_TO DO_
Could you restate word for word every line of the records below, from the first one to the one holding "- initial release"?

BEGIN GIVEN RECORDS

<file path="src/rtl/uart_tx.sv">
`default_nettype none
// ============================================================================
// Module   : uart_tx
// Brief    : UART transmitter with a one-word holding register; frames are
//            start, LSB-first data, optional parity, and one or two stop bits.
// Revision : 1.0 - initial release
// ============================================================================
module uart_tx #(
    parameter int CLKS_PER_BIT = 16,
    parameter int DATA_BITS    = 8,
    parameter int PARITY_EN    = 0,
    parameter int PARITY_ODD   = 0,
    parameter int STOP_BITS    = 1
) (
    input  logic                 clk,
    input  logic                 rst,
    input  logic [DATA_BITS-1:0] tx_data,
    input  logic                 tx_valid,
    output logic                 tx_ready,
    output logic                 tx,
    output logic                 tx_busy
);

    localparam int                BAUD_W      = (CLKS_PER_BIT > 2) ? $clog2(CLKS_PER_BIT) : 1;
    localparam logic [BAUD_W-1:0] C_BAUD_LAST = BAUD_W'(CLKS_PER_BIT - 1);
    localparam logic [3:0]        C_DATA_LAST = 4'(DATA_BITS - 1);
    localparam logic [3:0]        C_STOP_LAST = 4'(STOP_BITS - 1);
    localparam logic              C_ODD       = (PARITY_ODD != 0);

    generate
        if (CLKS_PER_BIT < 2) begin : g_bad_clks_per_bit
            $error("uart_tx: CLKS_PER_BIT must be at least 2");
        end
        if (DATA_BITS < 5 || DATA_BITS > 9) begin : g_bad_data_bits
            $error("uart_tx: DATA_BITS must be in 5..9");
        end
        if (STOP_BITS != 1 && STOP_BITS != 2) begin : g_bad_stop_bits
            $error("uart_tx: STOP_BITS must be 1 or 2");
        end
    endgenerate

    typedef enum logic [2:0] {
        S_IDLE   = 3'd0,
        S_START  = 3'd1,
        S_DATA   = 3'd2,
        S_PARITY = 3'd3,
        S_STOP   = 3'd4
    } state_t;

    state_t                r_state,     w_state_next;
    logic [BAUD_W-1:0]     r_baud,      w_baud_next;
    logic [3:0]            r_bit,       w_bit_next;
    logic [DATA_BITS-1:0]  r_shift,     w_shift_next;
    logic                  r_parity,    w_parity_next;
    logic                  r_tx,        w_tx_next;
    logic [DATA_BITS-1:0]  r_hold,      w_hold_next;
    logic                  r_hold_full, w_hold_full_next;
    logic                  w_tick;
    logic                  w_load;
    logic                  w_accept;

    assign tx_ready = !r_hold_full && !rst;
    assign tx_busy  = (r_state != S_IDLE) || r_hold_full;
    assign tx       = r_tx;
    assign w_tick   = (r_baud == C_BAUD_LAST);
    assign w_accept = tx_valid && tx_ready;

    always_comb begin
        w_state_next  = r_state;
        w_baud_next   = r_baud;
        w_bit_next    = r_bit;
        w_shift_next  = r_shift;
        w_parity_next = r_parity;
        w_tx_next     = r_tx;
        w_load        = 1'b0;

        if (r_state != S_IDLE) begin
            w_baud_next = w_tick ? '0 : r_baud + BAUD_W'(1);
        end

        case (r_state)
            S_IDLE: begin
                w_tx_next = 1'b1;
                if (r_hold_full) begin
                    w_load = 1'b1;
                end
            end
            S_START: begin
                if (w_tick) begin
                    w_state_next = S_DATA;
                    w_tx_next    = r_shift[0];
                end
            end
            S_DATA: begin
                if (w_tick) begin
                    if (r_bit == C_DATA_LAST) begin
                        w_bit_next = '0;
                        if (PARITY_EN != 0) begin
                            w_state_next = S_PARITY;
                            w_tx_next    = r_parity;
                        end else begin
                            w_state_next = S_STOP;
                            w_tx_next    = 1'b1;
                        end
                    end else begin
                        // shifter[0] is the bit on the line, so [1] is the next one
                        w_bit_next   = r_bit + 4'd1;
                        w_shift_next = r_shift >> 1;
                        w_tx_next    = r_shift[1];
                    end
                end
            end
            S_PARITY: begin
                if (w_tick) begin
                    w_state_next = S_STOP;
                    w_tx_next    = 1'b1;
                end
            end
            S_STOP: begin
                if (w_tick) begin
                    if (r_bit == C_STOP_LAST) begin
                        w_bit_next = '0;
                        if (r_hold_full) begin
                            w_load = 1'b1;
                        end else begin
                            w_state_next = S_IDLE;
                        end
                    end else begin
                        w_bit_next = r_bit + 4'd1;
                    end
                end
            end
            default: begin
                w_state_next = S_IDLE;
                w_tx_next    = 1'b1;
            end
        endcase

        // Parity is computed once at load so the shifter is free to move
        if (w_load) begin
            w_state_next  = S_START;
            w_baud_next   = '0;
            w_bit_next    = '0;
            w_shift_next  = r_hold;
            w_parity_next = (^r_hold) ^ C_ODD;
            w_tx_next     = 1'b0;
        end
    end

    always_comb begin
        w_hold_next      = r_hold;
        w_hold_full_next = r_hold_full;
        // Load needs hold_full=1, which blocks acceptance, so these never collide
        if (w_load) begin
            w_hold_full_next = 1'b0;
        end else if (w_accept) begin
            w_hold_next      = tx_data;
            w_hold_full_next = 1'b1;
        end
    end

    always_ff @(posedge clk) begin
        if (rst) begin
            r_state     <= S_IDLE;
            r_baud      <= '0;
            r_bit       <= '0;
            r_shift     <= '0;
            r_parity    <= 1'b0;
            r_tx        <= 1'b1;
            r_hold      <= '0;
            r_hold_full <= 1'b0;
        end else begin
            r_state     <= w_state_next;
            r_baud      <= w_baud_next;
            r_bit       <= w_bit_next;
            r_shift     <= w_shift_next;
            r_parity    <= w_parity_next;
            r_tx        <= w_tx_next;
            r_hold      <= w_hold_next;
            r_hold_full <= w_hold_full_next;
        end
    end

endmodule
`default_nettype wire

</file>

END GIVEN RECORDS

_SOLUTION TO THE EXERCISE_
<file path="src/rtl/uart_tx.sv">
`default_nettype none
// ============================================================================
// Module   : uart_tx
// Brief    : UART transmitter with a one-word holding register; frames are
//            start, LSB-first data, optional parity, and one or two stop bits.
// Revision : 1.0 - initial release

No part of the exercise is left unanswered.